String file = "c:\\adsproj\\"+a+b+".txt";
new writethreader(file,virtual_buffer[a][b]); // DOING THE ACTUAL WRITE PART IN A THREAD.
virtual_buffer[a][b]="";
}
}
}
class writethreader implements Runnable
{
Thread t;
String name, data;
writethreader(String name, String data)
{
this.name = name;
this.data = data;
t = new Thread(this);
t.start();
}
public void run()
{
try{
File f = new File(name);
if(!f.exists())f.createNewFile();
FileWriter fstream = new FileWriter(name,true); //APPEND MODE
fstream.write(data);
fstream.flush(); fstream.close();
}
catch(Exception e){}
}
}
Consider using VisualVM to pinpoint the bottlenecks. Everything else below is based on guesswork - and performance guesswork is often really, really wrong.
I think you have two issues with your write strategy.

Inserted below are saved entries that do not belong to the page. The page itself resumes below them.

Source: an optimization exercise on an open RTL-to-GDS flow (aim: small area). Production flows keep margins and buffers that such runs may drop. Function was checked by simulation only, so behaviour that the tests miss may differ from the original. The flow treats the clock pin as an ideal source, which a real chip does not have. Power and IR drop assume default switching activity.

==> inputs of v7 <==
// simon_says_top
module simon_says_top(
    input clk,               
    input reset,             
    input select,            
    input [15:0] switches,   
    input [3:0] rows,        
    output [3:0] cols,       
    output [15:0] leds,      
    output [6:0] seg,        
    output [3:0] an          
);
export LEC_CHECK = 0
export ABC_AREA = 1
export CAP_MARGIN = 20
export CORE_MARGIN = 2
export CORE_UTILIZATION = 40
export PLACE_DENSITY = 0.6
export SLEW_MARGIN = 20
create_clock -name core_clock -period 10.0 [get_ports {clk}]
standard.sh (not shown) runs the stock make flow with config.mk's settings and CLKGATE_MAP_FILE= SYNTH_SCRIPT=/design/flow/synth_recipe.tcl, a recipe that flattens the netlist after the stock synthesis.
==> flow/flow/run.sh <==
#!/bin/bash
# Own layout flow: the standard layout (standard.sh) with three changes.
#  1. Synthesis runs with ORFS's adder extraction off (ADDER_MAP_FILE empty):
#     extract_fa turns XOR/AND pairs found anywhere (decoders included) into
#     half-adder cells that abc can no longer optimise.
#  2. After the standard synthesis the combinational cells of the netlist are
#     turned back into logic and mapped again by abc with a stronger area
#     script (&deepsyn, then amap).  Flip-flop instances are not touched: same
#     cells, same names, as the standard synthesis made them.
#  3. Ports are buffered with buf_1 and the clock tree is built from clkbuf_8
#     without dummy loads.
# Each tool writes its full output to a log file in this folder.
set -euo pipefail
WORK=$(pwd)
YOSYS=$FLOW_HOME/../tools/install/yosys/bin/yosys
LIB=$FLOW_HOME/platforms/sky130hd/lib/sky130_fd_sc_hd__tt_025C_1v80.lib
RES=$WORK/orfs/results/sky130hd/simon_says_top/base

sed 's|CLKGATE_MAP_FILE= |CLKGATE_MAP_FILE= ADDER_MAP_FILE= BUFFER_PORTS_ARGS="-buffer_cell sky130_fd_sc_hd__buf_1" CTS_ARGS="-sink_clustering_enable -repair_clock_nets -dont_use_dummy_load -buf_list sky130_fd_sc_hd__clkbuf_4 sky130_fd_sc_hd__clkbuf_8" |' standard.sh > standard_custom.sh
grep -q 'ADDER_MAP_FILE= ' standard_custom.sh

# 1. standard synthesis (adder extraction off)
bash standard_custom.sh synth > make_synth.log 2>&1

# 2. re-map the combinational logic
cp $RES/1_2_yosys.v $WORK/1_2_yosys_standard.v
python3 flow/comb_cells.py $LIB $WORK/comb_cells.v > comb_cells.log 2>&1
DONT_USE=$(cat flow/dont_use.txt)
cat > $WORK/reopt.ys <<EOS
read_liberty -lib $LIB
read_verilog $WORK/1_2_yosys_standard.v
hierarchy -top $FLOW_TOP
techmap -map $WORK/comb_cells.v
techmap
opt -purge
abc -liberty $LIB $DONT_USE -script $WORK/flow/reopt.abc
opt_clean -purge
hilomap -singleton -hicell sky130_fd_sc_hd__conb_1 HI -locell sky130_fd_sc_hd__conb_1 LO
insbuf -buf sky130_fd_sc_hd__buf_4 A X
splitnets
opt_clean -purge
check -assert -mapped
stat -liberty $LIB
write_verilog -noattr -nohex -nodec $WORK/1_2_yosys_reopt.v
EOS
$YOSYS -s $WORK/reopt.ys > reopt_yosys.log 2>&1
cp $WORK/1_2_yosys_reopt.v $RES/1_2_yosys.v
rm -f $RES/1_synth.odb

# 3. the rest of the layout
bash standard_custom.sh finish > make_finish.log 2>&1
==> flow/flow/reopt.abc <==
strash; &get -n; &deepsyn -T 30; &put; dch -f; amap; topo
Other scripts of this flow, unchanged in this note and not shown: flow/flow/comb_cells.py, flow/flow/dont_use.txt
==> v4 (differences from v7) <==
--- a/flow/flow/run.sh
+++ b/flow/flow/run.sh
@@ -13,13 +13,13 @@
 set -euo pipefail
 WORK=$(pwd)
 YOSYS=$FLOW_HOME/../tools/install/yosys/bin/yosys
 LIB=$FLOW_HOME/platforms/sky130hd/lib/sky130_fd_sc_hd__tt_025C_1v80.lib
 RES=$WORK/orfs/results/sky130hd/simon_says_top/base
 
-sed 's|CLKGATE_MAP_FILE= |CLKGATE_MAP_FILE= ADDER_MAP_FILE= BUFFER_PORTS_ARGS="-buffer_cell sky130_fd_sc_hd__buf_1" CTS_ARGS="-sink_clustering_enable -repair_clock_nets -dont_use_dummy_load -buf_list sky130_fd_sc_hd__clkbuf_4 sky130_fd_sc_hd__clkbuf_8" |' standard.sh > standard_custom.sh
+sed 's|CLKGATE_MAP_FILE= |CLKGATE_MAP_FILE= ADDER_MAP_FILE= BUFFER_PORTS_ARGS="-buffer_cell sky130_fd_sc_hd__buf_1" CTS_ARGS="-sink_clustering_enable -repair_clock_nets -dont_use_dummy_load -buf_list sky130_fd_sc_hd__clkbuf_8" |' standard.sh > standard_custom.sh
 grep -q 'ADDER_MAP_FILE= ' standard_custom.sh
 
 # 1. standard synthesis (adder extraction off)
 bash standard_custom.sh synth > make_synth.log 2>&1
 
 # 2. re-map the combinational logic
==> v24 (differences from v7) <==
--- a/flow/design.v
+++ b/flow/design.v
@@ -106,15 +106,17 @@
     reg [1:0] gs;
     reg [2:0] cr;
     reg wr;
     wire won = ~(cr == 3'd1) | wr;     
     reg [3:0] r0, r1, r2, r3, r4;
     reg k0, k4;
-    reg [2:0] P;
-    reg [3:0] D;
-    reg ss, cmp;
+    reg [3:0] Q;
+    reg sd, ss;
+    wire [3:0] D = Q;
+    wire [2:0] P = Q[2:0];
+    wire cmp = Q[3];
     reg [15:0] ps;
     reg [31:0] rnd;
     reg pclk_prev;
     reg gol, la;
     reg sp, db;
     reg [7:0] scnt;
@@ -151,13 +153,13 @@
             default: begin rP = r4; kP = k4 & (cr == 3'd4); end
         endcase
     end
     wire [15:0] onehot = 16'd1 << rP;
     wire Pvalid = (P < L);
     wire [2:0] Pn = P + 3'd1;
-    wire says_done = D[0] & D[1];
+    wire says_done = sd;
     wire show_led = (gs == S_SHOW) & says_done & (P != 3'd7) & ~kP;
     assign leds = {16{la}} | (show_led ? onehot : 16'd0);
     wire [2:0] crm1 = cr - 3'd1;
     reg [3:0] gcode;
     always @(*) begin
         case (gs)
@@ -248,26 +250,31 @@
             endcase
         end
     end
     always @(posedge clk) begin
         case (gs)
             S_INIT: begin
-                P <= 3'd7;
-                D <= says_load;
+                Q <= says_load;
+                sd <= 1'b0;
                 ss <= 1'b0;
             end
             S_SHOW:
                 if (!says_done) begin
                     ss <= ~(edge_p & d_last);
-                    if (edge_p) D <= {D[2:0], ~(D[3] ^ D[0])};
+                    if (edge_p) begin
+                        if (d_last) begin
+                            sd <= 1'b1;
+                            Q <= 4'b0111;
+                        end else
+                            Q <= {D[2:0], ~(D[3] ^ D[0])};
+                    end
                 end else if (edge_p) begin
-                    if (Pn < L) P <= Pn;
+                    if (Pn < L) Q[2:0] <= Pn;
                     else begin
-                        P <= 3'd0;
+                        Q <= 4'b0000;
                         ps <= switches;
-                        cmp <= 1'b0;
                     end
                 end
             S_INPUT:
                 if (!Pvalid) begin
                     if (gen) begin
                         r1 <= {S[2:0], f1};
@@ -279,24 +286,22 @@
                     if (n == 3'd2 && wr) r2 <= S[3:0];
                     if (n == 3'd4) begin r4 <= S[3:0]; k4 <= S[31]; end
                 end else if (!kP) begin
                     if (!cmp) begin
                         if (sw_diff) begin
                             ps <= switches;
-                            if (sw_match) cmp <= 1'b1;
+                            if (sw_match) Q[3] <= 1'b1;
                         end
                     end else if (!sw_diff) begin
-                        P <= Pn;
-                        cmp <= 1'b0;
+                        Q <= {1'b0, Pn};
                     end
                 end else begin
                     if (!cmp) begin
-                        if (key_match) cmp <= 1'b1;
+                        if (key_match) Q[3] <= 1'b1;
                     end else begin
-                        P <= Pn;
-                        cmp <= 1'b0;
+                        Q <= {1'b0, Pn};
                     end
                 end
             default: ;
         endcase
     end
 endmodule
==> flow/flow/run.sh (replaced) <==
#!/bin/bash
# Own layout flow: the standard layout (standard.sh) with three changes.
#  1. Synthesis runs with ORFS's adder extraction off (ADDER_MAP_FILE empty):
#     extract_fa turns XOR/AND pairs found anywhere (decoders included) into
#     half-adder cells that abc can no longer optimise.
#  2. After the standard synthesis the combinational cells of the netlist are
#     turned back into logic and mapped again by abc with a stronger area
#     script (&deepsyn, then amap), four times with different seeds; the
#     smallest result is kept.  Flip-flop instances are not touched: same
#     cells, same names, as the standard synthesis made them.
#  3. Ports are buffered with buf_1 and the clock tree is built from clkbuf_4
#     without dummy loads; clock buffers whose loads would see a slow edge
#     are then upsized to clkbuf_8 (flow/resize_clk.tcl).
# Each tool writes its full output to a log file in this folder.
set -euo pipefail
WORK=$(pwd)
YOSYS=$FLOW_HOME/../tools/install/yosys/bin/yosys
LIB=$FLOW_HOME/platforms/sky130hd/lib/sky130_fd_sc_hd__tt_025C_1v80.lib
RES=$WORK/orfs/results/sky130hd/simon_says_top/base

sed 's|CLKGATE_MAP_FILE= |CLKGATE_MAP_FILE= ADDER_MAP_FILE= BUFFER_PORTS_ARGS="-buffer_cell sky130_fd_sc_hd__buf_1" CTS_ARGS="-sink_clustering_enable -repair_clock_nets -dont_use_dummy_load -buf_list sky130_fd_sc_hd__clkbuf_4" |' standard.sh > standard_custom.sh
sed -i "s|CLKGATE_MAP_FILE= |CLKGATE_MAP_FILE= POST_CTS_TCL=$WORK/flow/resize_clk.tcl |" standard_custom.sh
grep -q 'POST_CTS_TCL=' standard_custom.sh
grep -q 'ADDER_MAP_FILE= ' standard_custom.sh

# 1. standard synthesis (adder extraction off)
bash standard_custom.sh synth > make_synth.log 2>&1

# 2. re-map the combinational logic
cp $RES/1_2_yosys.v $WORK/1_2_yosys_standard.v
python3 flow/comb_cells.py $LIB $WORK/comb_cells.v > comb_cells.log 2>&1
DONT_USE=$(cat flow/dont_use.txt)
for SEED in 1 2 3 4; do
sed "s/@SEED@/$SEED/" flow/reopt.abc > $WORK/reopt_$SEED.abc
cat > $WORK/reopt_$SEED.ys <<EOS
read_liberty -lib $LIB
read_verilog $WORK/1_2_yosys_standard.v
hierarchy -top $FLOW_TOP
techmap -map $WORK/comb_cells.v
techmap
opt -purge
abc -liberty $LIB $DONT_USE -script $WORK/reopt_$SEED.abc
opt_clean -purge
hilomap -singleton -hicell sky130_fd_sc_hd__conb_1 HI -locell sky130_fd_sc_hd__conb_1 LO
insbuf -buf sky130_fd_sc_hd__buf_4 A X
splitnets
opt_clean -purge
check -assert -mapped
tee -o $WORK/reopt_$SEED.stat stat -liberty $LIB
write_verilog -noattr -nohex -nodec $WORK/1_2_yosys_reopt_$SEED.v
EOS
$YOSYS -s $WORK/reopt_$SEED.ys > reopt_yosys_$SEED.log 2>&1 &
done
wait
# keep the smallest of the four abc runs (they differ only in &deepsyn's seed)
BEST=$(for SEED in 1 2 3 4; do
  if [[ -s $WORK/1_2_yosys_reopt_$SEED.v ]]; then
    echo "$(sed -n "s/.*Chip area for module .*: //p" $WORK/reopt_$SEED.stat) $SEED"
  fi
done | sort -g | head -1 | cut -d' ' -f2)
echo "best seed $BEST" > reopt_choice.log
cat $WORK/reopt_*.stat | grep "Chip area" >> reopt_choice.log
cp $WORK/1_2_yosys_reopt_$BEST.v $WORK/1_2_yosys_reopt.v
cp $WORK/1_2_yosys_reopt.v $RES/1_2_yosys.v
rm -f $RES/1_synth.odb

# 3. the rest of the layout
bash standard_custom.sh finish > make_finish.log 2>&1
==> flow/flow/reopt.abc (replaced) <==
strash; &get -n; &deepsyn -T 40 -S @SEED@; &put; dch -f; amap; topo
==> flow/flow/resize_clk.tcl (new file) <==
# Clock tree leaf sizing: the tree is built from clkbuf_4; every clock buffer
# whose worst load pin slew (placement estimate) is over the limit below is
# replaced by clkbuf_8, then placement is legalised again.
set clk_slew_limit 0.105
estimate_parasitics -placement
set upsized 0
foreach inst [get_cells *] {
  if {[get_property $inst ref_name] ne "sky130_fd_sc_hd__clkbuf_4"} { continue }
  set out [get_pins -of_objects $inst -filter "direction == output"]
  set worst 0
  foreach p [get_pins -of_objects [get_nets -of_objects $out] -filter "direction == input"] {
    set s [get_property $p slew_max]
    if {$s > $worst} { set worst $s }
  }
  if {$worst > $clk_slew_limit} {
    replace_cell $inst [get_lib_cells */sky130_fd_sc_hd__clkbuf_8]
    incr upsized
  }
}
puts "clock buffers upsized to clkbuf_8: $upsized"
if {$upsized > 0} {
  detailed_placement
  check_placement -verbose
}
--- a/flow/config.mk
+++ b/flow/config.mk
@@ -5,9 +5,9 @@
 export SDC_FILE = /design/flow/constraint.sdc
 export NUM_CORES = 4
 export LEC_CHECK = 0
 export ABC_AREA = 1
 export CAP_MARGIN = 20
 export CORE_MARGIN = 2
-export CORE_UTILIZATION = 40
-export PLACE_DENSITY = 0.6
+export CORE_UTILIZATION = 75
+export PLACE_DENSITY = 0.9
 export SLEW_MARGIN = 20
==> qor summary <==
                                                                                     v24                       v4                    v7
Run status                                                      timing/DRC/antenna clean  timing/DRC/antenna clean        did not finish
Stage where the flow stopped                                                           -                        -  clock tree synthesis
Cell area after synthesis                                                       5990 um2                 6070 um2              6070 um2
Die Wd                                                                           93.4 um                   127 um                127 um
Final global-route overflow total                                                      0                        0                     -
Multi-input logic cell count                                                         392                      384                     -
Maximum clock skew at final layout                                             0.0358 ns                0.0316 ns                     -
Logic depth of the worst register-to-register path                                     8                       14                     -
Number of detailed-routing iterations run before antenna repair                        8                        6                     -
Number of hold violations in the final report                                          0                        0                     -
Share of total power in sequential cells                                           67.4%                    62.3%                     -
Stages on the worst setup path                                                        10                        8                     -
Post-detailed-routing wire length                                               13900 um                 12200 um                     -
Clock buffer count in the final layout                                                17                       17                     -
Worst hold slack                                                                0.322 ns                 0.353 ns                     -
Top layer in use                                                                    met4                     met4                     -
Wirelength per Cell                                                              17.8 um                  14.1 um                     -
Mean instance size in the synthesized netlist                                   9.90 um2                 10.0 um2              10.0 um2
Hold Path Stages                                                                       0                        0                     -
Min Clock Period, post-route                                                     4.81 ns                  5.21 ns                     -
Inverters, non-clock                                                                  70                       75                     -
Peak supply drop                                                                  151 uV                  68.2 uV                     -
Most common cell after layout, fill and taps aside               sky130_fd_sc_hd__nor2_1  sky130_fd_sc_hd__nor2_1                     -
Biggest Area Class                                                      sequential cells         sequential cells                     -
Num tapcells                                                                         102                      188                     -
Reg2Reg Setup Slack                                                              6.80 ns                  6.72 ns                     -

==> static timing again, ports no longer ideal <==
Ports are ideal in the flow. The routed layouts listed here were re-timed in OpenROAD. Step 1 assumes that a clkbuf_16 drives the clock port and a buf_2 every other input. Step 2 moves the port delays by t, midway between the first and last clock arrival at a register: inputs arrive t later, outputs are due t later. That takes back most of the time a late clock gives input paths. a / b / c = ideal / step 1 / step 2; a / b = the first two.
run	shift t [ns]	setup slack, ns	slew at the worst register clock pin (ns)
v4	0.466	4.795 / 4.756 / 5.222	0.08 / 0.08
v24	0.442	5.195 / 5.160 / 5.602	0.10 / 0.10
After both steps every run listed still meets setup and hold.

The first is that you're starting a new thread on each write; the second is that you're re-opening the file on each write.
The thread problem is especially bad, I think, because I don't see anything preventing one thread writing on a file from overlapping with another. What happens then? Frankly, I don't know - but I doubt it's good.
Consider, instead, creating an array of open files for all 100. Your OS may have a problem with this - but I think probably not. Then create a queue of work for each file. Create a set of worker threads (100 is too many - think 10 or so) where each "owns" a set of files that it loops through, outputting and emptying the queue for each file. Pay attention to the interthread interaction between queue reader and writer - use an appropriate queue class.
I would throw away the entire requirement and use a database.